• EXTRACTED ENTRIES
────────────────────────────────────────
[config.mk]
export PLATFORM = sky130hd
export DESIGN_NAME = dbg_req_bridge
export DESIGN_NICKNAME = d
export VERILOG_FILES = /design/src/rtl/dbg_bridge_pkg.sv /design/src/rtl/dbg_bridge_timer.sv /design/src/rtl/dbg_req_bridge.sv
export SDC_FILE = /design/constraint.sdc
export NUM_CORES = 1
export LEC_CHECK = 0
export BUFFER_PORTS_ARGS = -buffer_cell sky130_fd_sc_hd__buf_4
export CAP_MARGIN = 5
export CORE_ASPECT_RATIO = 1.5
export CORE_MARGIN = 10
export CORE_UTILIZATION = 48
export DETAILED_ROUTE_END_ITERATION = 6
export MAX_ROUTING_LAYER = met4
export PLACE_DENSITY = 0.85
export SLEW_MARGIN = 15
export SYNTH_ARGS = -nofsm -noshare
export SYNTH_HDL_FRONTEND = slang
export SYNTH_SLANG_ARGS = --single-unit
[constraint.sdc]
create_clock -name clk_i -period 4.9 [get_ports clk_i]
set_clock_uncertainty 0.2 [all_clocks]
set_input_delay 0.98 -clock clk_i [delete_from_list [all_inputs] [get_ports clk_i]]
set_output_delay 0.98 -clock clk_i [all_outputs]
set_load 0.05 [all_outputs]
────────────────────────────────────────
• PROBLEM DETAILS
Return the data in its entirety, exactly as given.

• RESULT FOR THIS EXERCISE
[config.mk]
export PLATFORM = sky130hd
export DESIGN_NAME = dbg_req_bridge
export DESIGN_NICKNAME = d
export VERILOG_FILES = /design/src/rtl/dbg_bridge_pkg.sv /design/src/rtl/dbg_bridge_timer.sv /design/src/rtl/dbg_req_bridge.sv
export SDC_FILE = /design/constraint.sdc
export NUM_CORES = 1
export LEC_CHECK = 0
export BUFFER_PORTS_ARGS = -buffer_cell sky130_fd_sc_hd__buf_4
export CAP_MARGIN = 5
export CORE_ASPECT_RATIO = 1.5
export CORE_MARGIN = 10
export CORE_UTILIZATION = 48
export DETAILED_ROUTE_END_ITERATION = 6
export MAX_ROUTING_LAYER = met4
export PLACE_DENSITY = 0.85
export SLEW_MARGIN = 15
export SYNTH_ARGS = -nofsm -noshare
export SYNTH_HDL_FRONTEND = slang
export SYNTH_SLANG_ARGS = --single-unit
[constraint.sdc]
create_clock -name clk_i -period 4.9 [get_ports clk_i]
set_clock_uncertainty 0.2 [all_clocks]
set_input_delay 0.98 -clock clk_i [delete_from_list [all_inputs] [get_ports clk_i]]
set_output_delay 0.98 -clock clk_i [all_outputs]
set_load 0.05 [all_outputs]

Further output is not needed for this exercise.